As shown in Fig. 5, with the augmentation of the convolutional layer number k and the data dimension m, the rate of growth of the number of parameters of the baseline CNN network is substantially greater than that of DAFNet. Analysis reveals that the feature disentanglement operation and 1 × 1 convolution kernels in DAFNet enable effective reduction of data dimension, leading to a decrease in the model’s parameter count. Simultaneously, the feature disentanglement operation generates non-interfering shallow, middle, and deep-level features. By fusing these three levels of features, the model captures more comprehensive feature information, thereby enhancing its generalization ability. This approach not only ensures that the number of parameters does not surge significantly but also guarantees that the network can extract deep-layer features. It effectively resolves the aforementioned contradiction.
Experiments and analysis of experimental results
To comprehensively evaluate the performance and underlying mechanisms of the proposed DAFNet model, a series of experiments was conducted based on the CWRU bearing dataset. The experimental framework is divided into three primary components. First, through decoupled feature visualization, we intuitively demonstrate how DAFNet isolates shallow, intermediate, and deep fault features while elucidating their unique roles in feature extraction. Second, model efficiency comparison experiments were performed to assess the diagnostic accuracy, inference speed, and resource consumption of DAFNet under single working conditions, highlighting its significant advantages in lightweight design. Finally, cross-condition transferability experiments were carried out to address the typical industrial challenge of load variations, verifying the model’s adaptability and generalization performance under different load conditions.
Data preparation
In the experiments, the public dataset from the CWRU rolling bearing test rig is relied on as the experimental data. This paper selects the drive-end data with a sampling frequency of 12 kHz. The motor speeds/loads are 1797 rpm/0 HP, 1772 rpm/1 HP, 1750 rpm/2 HP, and 1730 rpm/3 HP, representing four working conditions designated as W0, W1, W2, and W3, respectively. Each working condition incorporates samples representing four states of the bearing: normal state, roller faults, inner raceway faults, and outer raceway faults. Taking working condition W0 as an example, Fig. 6 shows the original vibration signals of samples for the four bearing states.Fig. 6. Original vibration signals.
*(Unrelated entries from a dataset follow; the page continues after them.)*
**config.mk**
```make
export PLATFORM = sky130hd
export DESIGN_NAME = preddr_packer_top
export DESIGN_NICKNAME = d
export VERILOG_FILES = /design/src/source/fifo_pkg.sv /design/src/source/capture_pkg.sv /design/src/source/preddr_packer_top.sv /design/src/source/sample_fifo.sv /design/src/source/word_packer.sv /design/src/source/fill_counter.sv /design/src/source/capture_ctrl.sv
export SDC_FILE = /design/constraint.sdc
export NUM_CORES = 2
export LEC_CHECK = 0
export ABC_AREA = 0
export BUFFER_PORTS_ARGS = -buffer_cell sky130_fd_sc_hd__buf_2
export CAP_MARGIN = 20
export CORE_UTILIZATION = 28
export CTS_BUF_LIST = sky130_fd_sc_hd__clkbuf_4 sky130_fd_sc_hd__clkbuf_8
export CTS_CLUSTER_DIAMETER = 50
export CTS_CLUSTER_SIZE = 25
export DETAILED_ROUTE_END_ITERATION = 10
export GPL_ROUTABILITY_DRIVEN = 0
export GPL_TIMING_DRIVEN = 0
export PLACE_DENSITY = 0.51
export SLEW_MARGIN = 20
export SYNTH_ARGS = -nofsm -noshare
export SYNTH_HDL_FRONTEND = slang
export SYNTH_SLANG_ARGS = --single-unit
export TNS_END_PERCENT = 10
```
**constraint.sdc**
```tcl
create_clock -name wr_clk -period 10.2 [get_ports wr_clk]
set_clock_uncertainty 0.15 [all_clocks]
set_input_delay 1.53 -clock wr_clk [delete_from_list [all_inputs] [get_ports wr_clk]]
set_output_delay 1.53 -clock wr_clk [all_outputs]
set_load 0.01 [all_outputs]
```
## config.mk

```make
export PLATFORM = sky130hd
export DESIGN_NAME = bus_fabric
export DESIGN_NICKNAME = d
export VERILOG_FILES = /design/src/hdl/soc_pkg.sv /design/src/hdl/bus_fabric.sv
export SDC_FILE = /design/constraint.sdc
export NUM_CORES = 1
export LEC_CHECK = 0
export BUFFER_PORTS_ARGS = -buffer_cell sky130_fd_sc_hd__buf_2
export CORE_AREA = 2 2 252 254
export DETAILED_ROUTE_END_ITERATION = 16
export DIE_AREA = 0 0 254 256
export SETUP_SLACK_MARGIN = 0.15
export SLEW_MARGIN = 20
export SYNTH_ARGS = -nofsm -noshare
export SYNTH_HDL_FRONTEND = slang
export SYNTH_SLANG_ARGS = --single-unit
```

## constraint.sdc

```tcl
create_clock -name CLOCK_50 -period 4.45 [get_ports CLOCK_50]
set_input_delay 0.2225 -clock CLOCK_50 [delete_from_list [all_inputs] [get_ports CLOCK_50]]
set_output_delay 0.2225 -clock CLOCK_50 [all_outputs]
set_load 0.005 [all_outputs]
```
**config.mk**
```make
export PLATFORM = sky130hd
export DESIGN_NAME = fedp_dot
export DESIGN_NICKNAME = d
export VERILOG_FILES = /design/src/fedp_pkg.sv /design/src/fedp_mul.sv /design/src/fedp_acc.sv /design/src/fedp_norm.sv /design/src/fedp_dot.sv
export SDC_FILE = /design/constraint.sdc
export NUM_CORES = 2
export LEC_CHECK = 0
export ABC_AREA = 1
export BUFFER_PORTS_ARGS = -buffer_cell sky130_fd_sc_hd__buf_4
export CORE_ASPECT_RATIO = 0.9
export CORE_MARGIN = 3
export CORE_UTILIZATION = 40
export CTS_BUF_LIST = sky130_fd_sc_hd__clkbuf_8
export CTS_CLUSTER_DIAMETER = 150
export DETAILED_ROUTE_END_ITERATION = 10
export GPL_TIMING_DRIVEN = 1
export HOLD_SLACK_MARGIN = 0.15
export PLACE_DENSITY_LB_ADDON = 0.12
export SLEW_MARGIN = 30
export SYNTH_ARGS = -nofsm -noshare
export SYNTH_HDL_FRONTEND = slang
export SYNTH_SLANG_ARGS = --single-unit
```
**constraint.sdc**
```tcl
create_clock -name clk -period 11.4 [get_ports clk]
set_clock_uncertainty 0.05 [all_clocks]
set_input_delay 1.14 -clock clk [delete_from_list [all_inputs] [get_ports clk]]
set_output_delay 1.14 -clock clk [all_outputs]
set_load 0.03 [all_outputs]
```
According to Eqs. (1) ~ (5), each raw sample is preprocessed. In the experiments, the parameters are set toρ = 0.3 and L = 1024. The processed samples are stored independently in NumPy binary format (.npy), with each file containing a single sample of shape (1, L). Approximately 1,000 samples are generated for each working condition and are partitioned into training and testing sets at a ratio of 7:3; specifically, 70% of the data is used for model training, while the remaining 30% serves as the test set to verify model performance. Following the split, the training set is denoted as {d1, d2, …, di} and the test set as {di+1, di+2, …, dM-1}. This partitioning strategy ensures the temporal continuity of the samples and avoids potential temporal information leakage that may result from random splitting.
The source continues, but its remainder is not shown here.